Reclaiming Intimate Histories in the Americas

Sexuality and Slavery: Reclaiming Intimate Histories in the Americas, co-edited by Daina Ramey Berry and Leslie M. Harris, is a provocative book that contains groundbreaking research. Examining new paradigms for understanding sexuality and intimate relationships in the colonial Americas, the authors challenge existing assumptions and confront the shortcomings of typical approaches used in historical scholarship. Their work encourages the reader to consider how the history of sexuality within slavery is an obvious and glaring hole in the literature, which belies the difficult work of recovering these stories in the archival record. Sexuality and Slavery is a significant contribution  as it provides a new approach for analyzing the private lives of enslaved people.

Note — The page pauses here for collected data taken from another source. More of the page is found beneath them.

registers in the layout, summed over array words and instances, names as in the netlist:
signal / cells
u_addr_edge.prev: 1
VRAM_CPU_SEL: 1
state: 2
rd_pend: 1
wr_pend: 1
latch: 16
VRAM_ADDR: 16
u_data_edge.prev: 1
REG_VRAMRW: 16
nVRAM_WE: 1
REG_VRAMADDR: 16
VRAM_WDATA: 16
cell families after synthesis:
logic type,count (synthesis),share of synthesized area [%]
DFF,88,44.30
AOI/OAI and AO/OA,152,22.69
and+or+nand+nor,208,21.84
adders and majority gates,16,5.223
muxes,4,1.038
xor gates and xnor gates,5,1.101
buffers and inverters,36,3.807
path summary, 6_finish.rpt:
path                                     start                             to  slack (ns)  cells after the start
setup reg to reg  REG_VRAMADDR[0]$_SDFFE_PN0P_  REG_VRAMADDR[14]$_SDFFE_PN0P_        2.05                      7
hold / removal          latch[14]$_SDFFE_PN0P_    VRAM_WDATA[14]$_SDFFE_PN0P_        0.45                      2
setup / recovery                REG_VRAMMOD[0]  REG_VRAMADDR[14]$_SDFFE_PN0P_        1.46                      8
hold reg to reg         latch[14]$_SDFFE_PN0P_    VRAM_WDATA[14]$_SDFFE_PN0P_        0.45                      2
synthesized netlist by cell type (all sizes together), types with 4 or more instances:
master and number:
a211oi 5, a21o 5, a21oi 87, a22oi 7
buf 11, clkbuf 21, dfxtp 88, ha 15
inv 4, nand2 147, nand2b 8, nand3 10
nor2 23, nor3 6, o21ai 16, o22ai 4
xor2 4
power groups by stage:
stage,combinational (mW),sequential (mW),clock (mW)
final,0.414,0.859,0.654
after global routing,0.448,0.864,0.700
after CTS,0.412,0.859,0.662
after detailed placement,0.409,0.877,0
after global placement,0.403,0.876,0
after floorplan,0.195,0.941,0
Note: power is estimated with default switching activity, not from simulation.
--- src/rtl/alu_share_ctrl_pkg.sv ---
// Shared definitions for the two-requester ALU sharing controller:
// FSM state encoding, requester ids and the ALU control codes.
package alu_share_ctrl_pkg;

  typedef enum logic [1:0] {
    IDLE = 2'd0,
    EXEC = 2'd1,
    RESP = 2'd2
  } state_t;

  localparam logic REQ0 = 1'b0;
  localparam logic REQ1 = 1'b1;

  localparam logic [3:0] CTL_AND = 4'b0000;
  localparam logic [3:0] CTL_OR  = 4'b0001;
  localparam logic [3:0] CTL_ADD = 4'b0010;
  localparam logic [3:0] CTL_SUB = 4'b0110;
  localparam logic [3:0] CTL_SLT = 4'b0111;

endpackage

--- src/rtl/alu_share_ctrl_rr_pick2.sv ---
// Combinational 2-way round-robin picker: a lone requester always wins,
// a tie goes to the requester that was not granted last.
module rr_pick2
  import alu_share_ctrl_pkg::*;
(
  input  logic valid0,
  input  logic valid1,
  input  logic last,
  output logic gnt_valid,
  output logic gnt_id
);

  always_comb begin
    gnt_valid = valid0 | valid1;
    if (valid0 && valid1) gnt_id = ~last;
    else if (valid1)      gnt_id = REQ1;
    else                  gnt_id = REQ0;
  end

endmodule

--- src/rtl/alu_share_ctrl.sv ---
// Round-robin sequencer sharing one combinational ALU between two requesters.
// Optional `ALU_SHARE_ZERO_EN adds a registered rsp_zero flag next to rsp_data.
module alu_share_ctrl
  import alu_share_ctrl_pkg::*;
#(
  parameter int WIDTH  = 32,
  parameter int CTL_W  = 4,
  parameter int SETTLE = 2
) (
  input  logic             clk,
  input  logic             reset,
  input  logic             req0_valid,
  output logic             req0_ready,
  input  logic [WIDTH-1:0] req0_a,
  input  logic [WIDTH-1:0] req0_b,
  input  logic [CTL_W-1:0] req0_ctl,
  input  logic             req1_valid,
  output logic             req1_ready,
  input  logic [WIDTH-1:0] req1_a,
  input  logic [WIDTH-1:0] req1_b,
  input  logic [CTL_W-1:0] req1_ctl,
  output logic [WIDTH-1:0] alu_a,
  output logic [WIDTH-1:0] alu_b,
  output logic [CTL_W-1:0] alu_ctl,
  input  logic [WIDTH-1:0] alu_result,
  output logic             rsp0_valid,
  output logic             rsp1_valid,
  input  logic             rsp0_ready,
  input  logic             rsp1_ready,
  output logic [WIDTH-1:0] rsp_data,
`ifdef ALU_SHARE_ZERO_EN
  output logic             rsp_zero,
`endif
  output logic             busy
);

  localparam logic [3:0] CNT_INIT = 4'(SETTLE - 1);

  state_t     state, state_nxt;
  logic       last_grant;
  logic       id;
  logic [3:0] cnt;
  logic       gnt_valid, gnt_id;
  logic       grant, rsp_hs, sample;

  rr_pick2 u_pick (
    .valid0    (req0_valid),
    .valid1    (req1_valid),
    .last      (last_grant),
    .gnt_valid (gnt_valid),
    .gnt_id    (gnt_id)
  );

  always_comb begin
    state_nxt  = state;
    req0_ready = 1'b0;
    req1_ready = 1'b0;
    rsp0_valid = 1'b0;
    rsp1_valid = 1'b0;
    grant      = 1'b0;
    rsp_hs     = 1'b0;
    sample     = 1'b0;
    case (state)
      IDLE: begin
        // Ready is suppressed while reset is held so nothing looks accepted.
        grant      = gnt_valid && !reset;
        req0_ready = grant && (gnt_id == REQ0);
        req1_ready = grant && (gnt_id == REQ1);
        if (grant) state_nxt = EXEC;
      end
      EXEC: begin
        sample = (cnt == 4'd0);
        if (sample) state_nxt = RESP;
      end
      RESP: begin
        rsp0_valid = (id == REQ0);
        rsp1_valid = (id == REQ1);
        rsp_hs     = (id == REQ1) ? rsp1_ready : rsp0_ready;
        if (rsp_hs) state_nxt = IDLE;
      end
      default: state_nxt = IDLE;
    endcase
  end

  assign busy = (state != IDLE);

  always_ff @(posedge clk or posedge reset) begin
    if (reset) state <= IDLE;
    else       state <= state_nxt;
  end

  always_ff @(posedge clk or posedge reset) begin
    if (reset) begin
      last_grant <= REQ1;
      id         <= REQ0;
      cnt        <= 4'd0;
    end else begin
      if (grant) begin
        id  <= gnt_id;
        cnt <= CNT_INIT;
      end else if (state == EXEC && !sample) begin
        cnt <= cnt - 4'd1;
      end
      if (rsp_hs) last_grant <= id;
    end
  end

  // ALU operand registers hold between operations; result captured on the last settle cycle.
  always_ff @(posedge clk or posedge reset) begin
    if (reset) begin
      alu_a    <= '0;
      alu_b    <= '0;
      alu_ctl  <= '0;
      rsp_data <= '0;
`ifdef ALU_SHARE_ZERO_EN
      rsp_zero <= 1'b0;
`endif
    end else begin
      if (grant) begin
        alu_a   <= (gnt_id == REQ1) ? req1_a   : req0_a;
        alu_b   <= (gnt_id == REQ1) ? req1_b   : req0_b;
        alu_ctl <= (gnt_id == REQ1) ? req1_ctl : req0_ctl;
      end
      if (sample) begin
        rsp_data <= alu_result;
`ifdef ALU_SHARE_ZERO_EN
        rsp_zero <= (alu_result == '0);
`endif
      end
    end
  end

endmodule
[config.mk]
export PLATFORM = sky130hd
export DESIGN_NAME = dense_network_sequencer
export DESIGN_NICKNAME = d
export VERILOG_FILES = /design/src/rtl/nn_ctrl_pkg.sv /design/src/rtl/layer_watchdog.sv /design/src/rtl/dense_network_sequencer.sv
export SDC_FILE = /design/constraint.sdc
export NUM_CORES = 1
export LEC_CHECK = 0
export ABC_AREA = 1
export CAP_MARGIN = 20
export CORE_ASPECT_RATIO = 1.5
export CORE_MARGIN = 5
export CORE_UTILIZATION = 59
export DETAILED_ROUTE_END_ITERATION = 16
export PLACE_DENSITY = 0.83
export SLEW_MARGIN = 20
export SYNTH_ARGS = -nofsm -noshare
export SYNTH_HDL_FRONTEND = slang
export SYNTH_SLANG_ARGS = --single-unit
[constraint.sdc]
create_clock -name clk -period 4.57 [get_ports clk]
set_input_delay 0.914 -clock clk [delete_from_list [all_inputs] [get_ports clk]]
set_output_delay 0.914 -clock clk [all_outputs]
set_load 0.1 [all_outputs]
[src/rtl/nn_ctrl_pkg.sv]
// Shared control definitions for the dense-network sequencer and its helpers.
package nn_ctrl_pkg;

  typedef enum logic [2:0] {
    IDLE  = 3'd0,
    CLEAR = 3'd1,
    RUN   = 3'd2,
    HOLD  = 3'd3,
    ERROR = 3'd4
  } seq_state_e;

  // Index width that stays at least one bit wide for single-entry arrays.
  function automatic int idx_width(input int n);
    return (n > 1) ? $clog2(n) : 1;
  endfunction

  localparam int DEFAULT_IDX_W = idx_width(3);

endpackage

[src/rtl/layer_watchdog.sv]
// Per-layer watchdog: counts RUN cycles starting at 1 and flags when the
// current cycle is the TIMEOUT-th one.
module layer_watchdog import nn_ctrl_pkg::*; #(
  parameter int TIMEOUT = 1024
) (
  input  logic clk,
  input  logic reset,
  input  logic clear,
  input  logic count_en,
  output logic expired
);

  localparam int WD_W = $clog2(TIMEOUT + 1);

  logic [WD_W-1:0] cnt_r;

  // Clear preloads 1 so the first enabled cycle already reads as count 1.
  always_ff @(posedge clk) begin
    if (!reset) begin
      cnt_r <= WD_W'(1);
    end else if (clear) begin
      cnt_r <= WD_W'(1);
    end else if (count_en && (cnt_r != WD_W'(TIMEOUT))) begin
      cnt_r <= cnt_r + WD_W'(1);
    end else begin
      cnt_r <= cnt_r;
    end
  end

  assign expired = count_en && (cnt_r == WD_W'(TIMEOUT));

endmodule

[src/rtl/dense_network_sequencer.sv]
// Sequences a chain of dense layers: reset pulse, enable until done, then the
// next layer; watchdog per layer and a valid/ready result handshake.
module dense_network_sequencer import nn_ctrl_pkg::*; #(
  parameter int NUM_LAYERS = 3,
  parameter int TIMEOUT    = 1024,
  parameter int CNT_W      = 32,
  localparam int IDX_W     = idx_width(NUM_LAYERS)
) (
  input  logic                  clk,
  input  logic                  reset,
  input  logic                  start,
  input  logic                  abort,
  input  logic [NUM_LAYERS-1:0] layer_done_i,
  output logic [NUM_LAYERS-1:0] layer_en_o,
  output logic [NUM_LAYERS-1:0] layer_rst_o,
  output logic [IDX_W-1:0]      cur_layer,
  output logic                  busy,
  output logic                  result_valid,
  input  logic                  result_ready,
  output logic                  error,
  output logic [CNT_W-1:0]      pass_cycles
);

  localparam logic [IDX_W-1:0] LAST_IDX = IDX_W'(NUM_LAYERS - 1);
  localparam logic [CNT_W-1:0] CNT_MAX  = {CNT_W{1'b1}};

  seq_state_e state_r;
  logic       run_s;
  logic       expired_s;
  logic       done_cur_s;

  function automatic logic [NUM_LAYERS-1:0] onehot(input logic [IDX_W-1:0] idx);
    logic [NUM_LAYERS-1:0] v;
    v      = {NUM_LAYERS{1'b0}};
    v[idx] = 1'b1;
    return v;
  endfunction

  assign run_s      = (state_r == RUN);
  assign done_cur_s = layer_done_i[cur_layer];

  layer_watchdog #(.TIMEOUT(TIMEOUT)) u_watchdog (
    .clk      (clk),
    .reset    (reset),
    .clear    (!run_s),
    .count_en (run_s),
    .expired  (expired_s)
  );

  // Moore FSM: state, layer index, cycle counter and all registered outputs.
  always_ff @(posedge clk) begin
    if (!reset) begin
      state_r      <= IDLE;
      layer_en_o   <= {NUM_LAYERS{1'b0}};
      layer_rst_o  <= {NUM_LAYERS{1'b0}};
      cur_layer    <= {IDX_W{1'b0}};
      busy         <= 1'b0;
      result_valid <= 1'b0;
      error        <= 1'b0;
      pass_cycles  <= {CNT_W{1'b0}};
    end else begin
      // Pulses and enables are rebuilt every cycle from the destination state.
      layer_en_o  <= {NUM_LAYERS{1'b0}};
      layer_rst_o <= {NUM_LAYERS{1'b0}};
      if (((state_r == CLEAR) || run_s) && (pass_cycles != CNT_MAX)) begin
        pass_cycles <= pass_cycles + CNT_W'(1);
      end else begin
        pass_cycles <= pass_cycles;
      end

      if (abort && (state_r != IDLE)) begin
        // Abort resets every layer at once and parks in IDLE.
        state_r      <= IDLE;
        layer_rst_o  <= {NUM_LAYERS{1'b1}};
        busy         <= 1'b0;
        result_valid <= 1'b0;
        error        <= 1'b0;
      end else begin
        case (state_r)
          IDLE: begin
            if (start) begin
              state_r     <= CLEAR;
              cur_layer   <= {IDX_W{1'b0}};
              pass_cycles <= {CNT_W{1'b0}};
              layer_rst_o <= onehot({IDX_W{1'b0}});
              busy        <= 1'b1;
            end else begin
              state_r <= IDLE;
            end
          end
          CLEAR: begin
            state_r    <= RUN;
            layer_en_o <= onehot(cur_layer);
          end
          RUN: begin
            // Done wins over a simultaneous watchdog expiry.
            if (done_cur_s && (cur_layer == LAST_IDX)) begin
              state_r      <= HOLD;
              busy         <= 1'b0;
              result_valid <= 1'b1;
            end else if (done_cur_s) begin
              state_r     <= CLEAR;
              cur_layer   <= cur_layer + IDX_W'(1);
              layer_rst_o <= onehot(cur_layer + IDX_W'(1));
            end else if (expired_s) begin
              state_r <= ERROR;
              busy    <= 1'b0;
              error   <= 1'b1;
            end else begin
              layer_en_o <= onehot(cur_layer);
            end
          end
          HOLD: begin
            if (result_ready) begin
              state_r      <= IDLE;
              result_valid <= 1'b0;
            end else begin
              state_r <= HOLD;
            end
          end
          ERROR: begin
            if (start) begin
              state_r     <= CLEAR;
              cur_layer   <= {IDX_W{1'b0}};
              pass_cycles <= {CNT_W{1'b0}};
              layer_rst_o <= onehot({IDX_W{1'b0}});
              busy        <= 1'b1;
              error       <= 1'b0;
            end else begin
              state_r <= ERROR;
            end
          end
          default: begin
            state_r      <= IDLE;
            busy         <= 1'b0;
            result_valid <= 1'b0;
            error        <= 1'b0;
          end
        endcase
      end
    end
  end

endmodule

==> metrics.txt <==
Antenna Cells 0; vias in the first global route 3,418; Syn Std Cell Area 3500 sq um; # DRC 0; Sequential Power Share 0.395; clock-pin slew on the worst setup and hold paths 0.07 ns; pwr dens 315 nW/um^2; core area 5790 sq um; Bufs on Longest Clock Path 2; R2R setup slack 2.64 ns; footprint of the multi-input gates 2050 sq um; Final Hold Slack 0.462 ns; R2R Path End pass_cycles[8]; # fillers 513; synthesized area per cell 6.26 sq um; CP Cell Sequence clkdlybuf4s50_1; first-pass GRT wire length 15,300 microns; dpl hpwl 6940 microns; gp weighted congestion 0.903; postcts setup bufs 0; Clock Power Share 0.376; # IOs 51; row count 34; simple-gate area share of the yosys netlist 0.457; Top delay family on crit path buffers and inverters; crit path time final 2.94 ns; Int Power 0.000882 W; CTS sink count 57; hold path depth 2; multiplexer area fraction after synthesis 0; CP Data Required Time 3.66 ns; largest net degree at the start of global routing 29; Crit Path Max Fanout 6; Post-CTS Hold Fix Bufs 0; setup TNS 0 ns; port bufs 50; reg2reg path depth 11; cts bufs inserted 9; Slew Limit Fails 0; share of cells above drive strength 1 0.0729; CTS tree yes; DRT antenna net count 0; Switching Fraction 0.339; Max rail drop VDD 0.267 mV; clock skew 0.0133 ns; NetSw 0.000453 W; Total GRT Usage 0.252; Yosys cell types 31; CP Launch Point pass_cycles[12]; Iter 0 DRT Violations 199; Post-Synthesis Cells 558; RSZ-0062 raised after global routing no; Post-Synth XOR/XNOR Area 0.0175; max incr delay on CP 1.19 ns; Clock Latency Late Sink 0.35 ns; Die ar. 7600 sq um; Seq. cell area 1140 sq um; iteration count of the initial detailed-routing pass 5; Via density 5.29; critical path capture point type output port; Initial Utilization 0.604; Detailed Route WL 9270 microns; outcome completed; via count 3,648; Fin. Hold Viols 0; Layout area overhead 21.1%; max-cap violations 0; hold crit path type reg -> reg; crit path DAT 2.02 ns; Setup CP Type reg -> out; antenna violations before repair 0; synthesized-area fraction occupied by adder cells 0.0322; normalized max-slew margin 0.324; CTS Root Cell clkbuf_8; yosys warns 0; largest family of logic cells by synthesized area simple AND/OR/NAND/NOR gates; wire per inst 13.5 microns; #FFs+latches synth 57; Compound-Gate Fraction of Synth Area 0.0812; type of origin of the critical path flop; Logic pwr share 0.229; Die H 104 microns; fmax 0.340 GHz; Slew @ Worst Pin 1.01 ns; Pleak 1.64 nW; Reg-to-Reg Start pass_cycles[1]; critical path depth 1; # setup viols final 0; total chip power 0.00134 W; fin nets 629; gr ovfl total 0; Syn Nets 575; CTS resizes 0; H-tree depth 3; die width 72.9 microns; WP buf/inv 1; Critical Path Sink pass_cycles[12]; register area share after synthesis 0.326; final worst-path cycle share 0.643; Slowest-stage cell, CP clkdlybuf4s50_1
-- worst min path at each step --
| stage | to | slack [ns] | from |
|---|---|---|---|
| 6_report | error | 0.46 | error |
| 3_3_place_gp | result_valid | 0.45 | result_valid |
| 2_1_floorplan | u_watchdog.cnt_r[8] | 0.44 | u_watchdog.cnt_r[8] |
| 4_1_cts | result_valid | 0.46 | result_valid |
| 5_1_grt | error | 0.50 | error |
| 3_5_place_dp | result_valid | 0.45 | result_valid |
-- power groups by stage --
stage,registers [W],logic (W),clock network (W)
6_report,0.000527,0.000306,0.000502
5_1_grt,0.000530,0.000329,0.000528
4_1_cts,0.000528,0.000303,0.000509
3_5_place_dp,0.000539,0.000302,0
3_3_place_gp,0.000538,0.000298,0
2_1_floorplan,0.000629,0.000149,0
-- metrics by stage --
step	utilization	cells	worst slack (ns)	instance area, sq um
3_3_place_gp	0.696	673	2.01	4030
6_report	0.732	689	1.63	4230
4_1_cts	0.732	689	1.63	4230
3_5_place_dp	0.696	673	2.01	4030
5_1_grt	0.732	689	1.60	4230
2_1_floorplan	-	558	2.21	3500
-- routing by layer --
layer,up-vias,GRT usage,part of all wire
li1,1860,-,-
met1,1661,0.247,0.37
met2,108,0.478,0.55
met3,19,0.0600,0.053
met4,0,0.109,0.024
met5,-,0,0
-- cells by family after synthesis --
kind of cell / Yosys count
adders and majority gates: 9
xor gates and xnor gates: 7
buffers and inverters: 71
AOI/OAI and AO/OA: 46
DFF: 57
and+or+nand+nor: 368
-- area by class of cell --
type / count / share of cell area
clock buffers: 14 / 0.0408
clock inverters: 2 / 0.00827
inverters: 64 / 0.0567
multi-input cells: 430 / 0.485
flip-flops and latches: 57 / 0.270
well taps: 72 / 0.0213
repair buffers: 50 / 0.118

The introduction by co-editors Berry and Harris illuminates some of these challenges, including the ways in which perceptions of historical sexuality are tempered by present-day understandings of gender and sexuality. They note the difficulty in “creating respectful portrayals” of enslaved peoples’ sexuality “without reinscribing exploitation” or replicating stereotypes that have developed over time (4). The book includes a Foreword by Catherine Clinton, the editorial introduction, and ten chapters that are arranged roughly chronologically. The book has an Atlantic world focus with chapters exploring West Africa, the Caribbean, South America, and the United States.

In the book’s concluding chapter, Jim Downs reminds readers about the innovative work contained in the volume and the unique methodological approaches each scholar uses to uncover such histories. Not only are these historians seeking to discover evidence within the archive, they are fighting against the dominant efforts in the field to “scientize history,” as he puts it – the shift away from storytelling toward empirical evidence (p. 198). Through examples of contemporary fiction, poetry, and fine art, Downs encourages historians to step away from STEM (Science, Technology, Engineering, Mathematics) ) and toward artistry to not only provide stronger scholarship, but to appeal more to the public. However, he seems to ignore the work being done by historians who are already telling stories and incorporating contemporary art into their methods of presenting the history of slavery to wider audiences. Despite this possible oversight, Downs provides a strong conclusion to the book and echoes the call by co-editors Berry and Harris for readers to “engage your emotions, and…to approach your work with respect and care” (5).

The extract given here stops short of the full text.